> _What you should do_: For each line of the data below that contains "constraint", return that line.

> _Input data_:
<file path="src/rtl/kaiserlake_pipe_pkg.sv">
// Shared types and constants for the Kaiserlake pipeline control blocks.
package kaiserlake_pipe_pkg;

  typedef enum logic [1:0] {RUN, MEMWAIT, FLUSH} state_t;

  typedef struct packed {
    logic       valid;
    logic [2:0] rd;
    logic       load;
  } sb_entry_t;

  localparam int unsigned USED_RM = 2;
  localparam int unsigned USED_RN = 1;
  localparam int unsigned USED_RD = 0;

  // A bubble carries no register usage, so it never enters the scoreboard.
  localparam logic [2:0] NOP_USED = '0;
  localparam sb_entry_t  SB_EMPTY = '0;

  function automatic logic src_match(sb_entry_t e, logic [2:0] used,
                                     logic [2:0] rm, logic [2:0] rn);
    return e.valid & ((used[USED_RM] & (rm == e.rd)) |
                      (used[USED_RN] & (rn == e.rd)));
  endfunction

endpackage

</file>
<file path="src/rtl/pipeline_hazard_ctrl_if.sv">
// Decode/branch/memory status in, per-stage update enables and stall counter out.
interface pipeline_hazard_ctrl_if;
  logic        dec_valid;
  logic [2:0]  dec_num_Rm;
  logic [2:0]  dec_num_Rn;
  logic [2:0]  dec_num_Rd;
  logic [2:0]  dec_used;
  logic        dec_loads;
  logic        br_taken;
  logic        mem_req;
  logic        mem_ready;
  logic        update_front;
  logic        update_readreg;
  logic        bubble;
  logic        update_back;
  logic [15:0] stall_cnt;

  modport master (
    output dec_valid, dec_num_Rm, dec_num_Rn, dec_num_Rd, dec_used, dec_loads,
    output br_taken, mem_req, mem_ready,
    input  update_front, update_readreg, bubble, update_back, stall_cnt
  );

  modport slave (
    input  dec_valid, dec_num_Rm, dec_num_Rn, dec_num_Rd, dec_used, dec_loads,
    input  br_taken, mem_req, mem_ready,
    output update_front, update_readreg, bubble, update_back, stall_cnt
  );
endinterface

</file>
<file path="src/rtl/hazard_scoreboard.sv">
// Three-entry shift scoreboard of in-flight writers (readreg/execute/memory)
// with source matching against the decode instruction.
module hazard_scoreboard #(
  parameter bit FWD_EN = 1'b1
) (
  input  logic       clk,
  input  logic       rst,
  input  logic       advance,
  input  logic       bubble,
  input  logic       dec_valid,
  input  logic [2:0] dec_num_Rm,
  input  logic [2:0] dec_num_Rn,
  input  logic [2:0] dec_num_Rd,
  input  logic [2:0] dec_used,
  input  logic       dec_loads,
  output logic       hazard
);
  import kaiserlake_pipe_pkg::*;

  sb_entry_t  sb_rr, sb_ex, sb_mem;
  logic [2:0] used_eff;
  logic       m_rr, m_ex, m_mem;

  always_comb used_eff = bubble ? NOP_USED : dec_used;

  always_ff @(posedge clk or posedge rst) begin
    if (rst) begin
      sb_rr  <= SB_EMPTY;
      sb_ex  <= SB_EMPTY;
      sb_mem <= SB_EMPTY;
    end else if (advance) begin
      sb_mem <= sb_ex;
      sb_ex  <= sb_rr;
      if (dec_valid & used_eff[USED_RD]) begin
        sb_rr.valid <= 1'b1;
        sb_rr.rd    <= dec_num_Rd;
        sb_rr.load  <= dec_loads;
      end else begin
        sb_rr <= SB_EMPTY;
      end
    end
  end

  always_comb begin
    m_rr  = dec_valid & src_match(sb_rr,  dec_used, dec_num_Rm, dec_num_Rn);
    m_ex  = dec_valid & src_match(sb_ex,  dec_used, dec_num_Rm, dec_num_Rn);
    m_mem = dec_valid & src_match(sb_mem, dec_used, dec_num_Rm, dec_num_Rn);
    // With forwarding only a load still in readreg cannot be bypassed in time.
    hazard = FWD_EN ? (m_rr & sb_rr.load) : (m_rr | m_ex | m_mem);
  end

endmodule

</file>
<file path="src/rtl/pipeline_hazard_ctrl.sv">
// Stall/flush scheduler: memory freeze, branch squash, hazard stall and a
// saturating count of front-end stall cycles.
module pipeline_hazard_ctrl #(
  parameter bit          FWD_EN    = 1'b1,
  parameter int unsigned FLUSH_CYC = 2
) (
  input logic                   clk,
  input logic                   rst,
  pipeline_hazard_ctrl_if.slave bus
);
  import kaiserlake_pipe_pkg::*;

  localparam logic [1:0] FLUSH_LOAD = 2'(FLUSH_CYC);

  state_t      state, nxt_state;
  logic [1:0]  flush_cnt, nxt_flush_cnt, cnt_eff;
  logic        br_pending, nxt_br_pending;
  logic        freeze, br_now, flushing, hazard;
  logic [15:0] stall_cnt_q;

  hazard_scoreboard #(.FWD_EN(FWD_EN)) u_sb (
    .clk        (clk),
    .rst        (rst),
    .advance    (bus.update_back),
    .bubble     (bus.bubble),
    .dec_valid  (bus.dec_valid),
    .dec_num_Rm (bus.dec_num_Rm),
    .dec_num_Rn (bus.dec_num_Rn),
    .dec_num_Rd (bus.dec_num_Rd),
    .dec_used   (bus.dec_used),
    .dec_loads  (bus.dec_loads),
    .hazard     (hazard)
  );

  always_ff @(posedge clk or posedge rst) begin
    if (rst) begin
      state      <= RUN;
      flush_cnt  <= '0;
      br_pending <= 1'b0;
    end else begin
      state      <= nxt_state;
      flush_cnt  <= nxt_flush_cnt;
      br_pending <= nxt_br_pending;
    end
  end

  always_comb begin
    freeze   = bus.mem_req & ~bus.mem_ready;
    br_now   = bus.br_taken | br_pending;
    // MEMWAIT keeps the flush count, so a nonzero count means a flush resumes.
    flushing = br_now | (state == FLUSH) | ((state == MEMWAIT) & (flush_cnt != '0));
    cnt_eff  = br_now ? FLUSH_LOAD : flush_cnt;

    nxt_state          = state;
    nxt_flush_cnt      = flush_cnt;
    nxt_br_pending     = br_pending;
    bus.update_front   = 1'b0;
    bus.update_readreg = 1'b0;
    bus.bubble         = 1'b0;
    bus.update_back    = 1'b0;

    if (!rst) begin
      if (freeze) begin
        nxt_state      = MEMWAIT;
        nxt_br_pending = br_pending | bus.br_taken;
      end else begin
        nxt_br_pending     = 1'b0;
        bus.update_readreg = 1'b1;
        bus.update_back    = 1'b1;
        if (flushing) begin
          bus.bubble       = 1'b1;
          bus.update_front = 1'b1;
          nxt_flush_cnt    = cnt_eff - 2'd1;
          nxt_state        = (cnt_eff == 2'd1) ? RUN : FLUSH;
        end else begin
          nxt_state        = RUN;
          bus.bubble       = hazard;
          bus.update_front = ~hazard;
        end
      end
    end
  end

  always_ff @(posedge clk or posedge rst) begin
    if (rst)
      stall_cnt_q <= '0;
    else if (!bus.update_front && (stall_cnt_q != '1))
      stall_cnt_q <= stall_cnt_q + 16'd1;
  end

  always_comb bus.stall_cnt = stall_cnt_q;

endmodule

</file>
<file path="src/flat_wrapper.sv">
// flat-port wrapper written by rule: the top's interface ports become plain ports
module pipeline_hazard_ctrl_flat import kaiserlake_pipe_pkg::*;
#(
  parameter bit          FWD_EN    = 1'b1,
  parameter int unsigned FLUSH_CYC = 2
)
  (clk, rst, bus_dec_valid, bus_dec_num_Rm, bus_dec_num_Rn, bus_dec_num_Rd, bus_dec_used, bus_dec_loads, bus_br_taken, bus_mem_req, bus_mem_ready, bus_update_front, bus_update_readreg, bus_bubble, bus_update_back, bus_stall_cnt);
  pipeline_hazard_ctrl_if bus_i ();
  input logic clk;
  input logic rst;
  input wire logic [$bits(bus_i.dec_valid)-1:0] bus_dec_valid;
  input wire logic [$bits(bus_i.dec_num_Rm)-1:0] bus_dec_num_Rm;
  input wire logic [$bits(bus_i.dec_num_Rn)-1:0] bus_dec_num_Rn;
  input wire logic [$bits(bus_i.dec_num_Rd)-1:0] bus_dec_num_Rd;
  input wire logic [$bits(bus_i.dec_used)-1:0] bus_dec_used;
  input wire logic [$bits(bus_i.dec_loads)-1:0] bus_dec_loads;
  input wire logic [$bits(bus_i.br_taken)-1:0] bus_br_taken;
  input wire logic [$bits(bus_i.mem_req)-1:0] bus_mem_req;
  input wire logic [$bits(bus_i.mem_ready)-1:0] bus_mem_ready;
  output wire logic [$bits(bus_i.update_front)-1:0] bus_update_front;
  output wire logic [$bits(bus_i.update_readreg)-1:0] bus_update_readreg;
  output wire logic [$bits(bus_i.bubble)-1:0] bus_bubble;
  output wire logic [$bits(bus_i.update_back)-1:0] bus_update_back;
  output wire logic [$bits(bus_i.stall_cnt)-1:0] bus_stall_cnt;
  assign bus_i.dec_valid = bus_dec_valid;
  assign bus_i.dec_num_Rm = bus_dec_num_Rm;
  assign bus_i.dec_num_Rn = bus_dec_num_Rn;
  assign bus_i.dec_num_Rd = bus_dec_num_Rd;
  assign bus_i.dec_used = bus_dec_used;
  assign bus_i.dec_loads = bus_dec_loads;
  assign bus_i.br_taken = bus_br_taken;
  assign bus_i.mem_req = bus_mem_req;
  assign bus_i.mem_ready = bus_mem_ready;
  assign bus_update_front = bus_i.update_front;
  assign bus_update_readreg = bus_i.update_readreg;
  assign bus_bubble = bus_i.bubble;
  assign bus_update_back = bus_i.update_back;
  assign bus_stall_cnt = bus_i.stall_cnt;
  pipeline_hazard_ctrl #(.FWD_EN(FWD_EN), .FLUSH_CYC(FLUSH_CYC)) u_core (.clk(clk), .rst(rst), .bus(bus_i));
endmodule
</file>
<file path="config.mk">
export PLATFORM = sky130hd
export DESIGN_NAME = pipeline_hazard_ctrl_flat
export DESIGN_NICKNAME = d
export VERILOG_FILES = /design/src/rtl/kaiserlake_pipe_pkg.sv /design/src/rtl/pipeline_hazard_ctrl_if.sv /design/src/rtl/hazard_scoreboard.sv /design/src/rtl/pipeline_hazard_ctrl.sv /design/src/flat_wrapper.sv
export SDC_FILE = /design/constraint.sdc
export NUM_CORES = 1
export LEC_CHECK = 0
export ABC_CLOCK_PERIOD_IN_PS = 2000
export CORE_UTILIZATION = 33
export CTS_BUF_LIST = sky130_fd_sc_hd__clkbuf_2
export DETAILED_ROUTE_END_ITERATION = 8
export HOLD_SLACK_MARGIN = 0.15
export PLACE_DENSITY = 0.66
export SLEW_MARGIN = 20
export SYNTH_ARGS = -nofsm -noshare
export SYNTH_HDL_FRONTEND = slang
export SYNTH_HIERARCHICAL = 1
export SYNTH_SLANG_ARGS = --single-unit
</file>
<file path="constraint.sdc">
create_clock -name clk -period 2 [get_ports clk]
set_input_delay 0.3 -clock clk [delete_from_list [all_inputs] [get_ports clk]]
set_output_delay 0.3 -clock clk [all_outputs]
set_load 0.05 [all_outputs]
</file>
==> results of run 1 <==
## worst max path at each step
stage | to | cells after the start | from
after floorplan | u_core/bus.stall_cnt[15] | 7 | u_core/u_sb/sb_rr[1]
after global placement | u_core/bus.stall_cnt[15] | 8 | bus_dec_num_Rm[0]
after detailed placement | u_core/bus.stall_cnt[15] | 8 | bus_dec_num_Rm[0]
after CTS | bus_update_front | 6 | u_core/u_sb/sb_rr[1]
after global routing | bus_update_front | 6 | u_core/u_sb/sb_rr[2]
final | bus_update_front | 6 | u_core/u_sb/sb_rr[3]
## state kept, by name, indices dropped and copies added (netlist names)
name / count
u_core/state: 2
u_core/flush_cnt: 2
u_core/bus.stall_cnt: 16
u_core/br_pending: 1
u_core/u_sb/sb_rr: 5
## tightest hold or removal path, cell delays in order
cell and delay [ns]:
clkdlybuf4s50_1 0.49, buf_4 0.19, inv_1 0.15
## stage by stage
step	total power (W)	area [um2]	hold slack [ns]	setup slack [ns]
2_1_floorplan	0.001234	1379	0.07852	0.05479
3_3_place_gp	0.001490	1902	0.4779	-0.2966
3_5_place_dp	0.001517	1902	0.4884	-0.3337
4_1_cts	0.001720	1947	0.3990	-0.1234
5_1_grt	0.001807	1999	0.3822	-0.2494
6_report	0.001694	1999	0.4135	-0.08854
## what timing repair did
item / 4_1_cts / 5_1_grt
buffers inserted: 3 / 2
hold buffers: 0 / 0
pin swaps: 10 / 3
gates resized for setup: 4 / 10
endpoints found under the setup margin: 5 / 28
## layout make-up
type / instances / share of cell area [%]
sequential: 26 / 32.67
multi-input combinational: 91 / 35.04
clock buffer: 4 / 1.001
inverter: 5 / 0.9387
timing repair buffer: 51 / 27.22
tap: 50 / 3.129
## power by group
group / total (W) / switching, W / internal [W]
logic: 0.000749 / 0.000439 / 0.000310
clock network: 0.000193 / 0.000140 / 0.0000529
registers: 0.000752 / 0.000126 / 0.000626
total: 0.00169 / 0.000705 / 0.000989
## metal layers
metal | global-route usage, % | wire (um) | up-vias
met5 | 0 | 0 | -
met4 | 5.053 | 28 | 0
met3 | 3.448 | 175 | 4
met2 | 27.55 | 1581 | 24
met1 | 18.30 | 1326 | 561
li1 | - | - | 548
## synth_stat cells, types with 2 or more instances
library cell,instances
inv_1,4
dfrtp_1,26
a21oi_1,5
and2_1,2
and3_1,3
a22o_1,4
nand3_1,8
o21ai_0,2
nor3_1,2
nand2b_1,2
mux2_1,2
nand2_1,10
xnor2_1,16
nand4_1,9
a31oi_1,2
nor2_1,3
ha_1,2
a21oi_4,2
## kinds of logic after synthesis
kind of cell / Yosys count / synth area share (%)
and+or+nand+nor: 48 / 21.36
buffers and inverters: 6 / 1.924
adders and majority gates: 2 / 1.833
DFF: 26 / 47.66
xor gates and xnor gates: 17 / 10.91
muxes: 4 / 3.574
AOI/OAI and AO/OA: 20 / 12.74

> _Exercise solution_:
export SDC_FILE = /design/constraint.sdc
<file path="constraint.sdc">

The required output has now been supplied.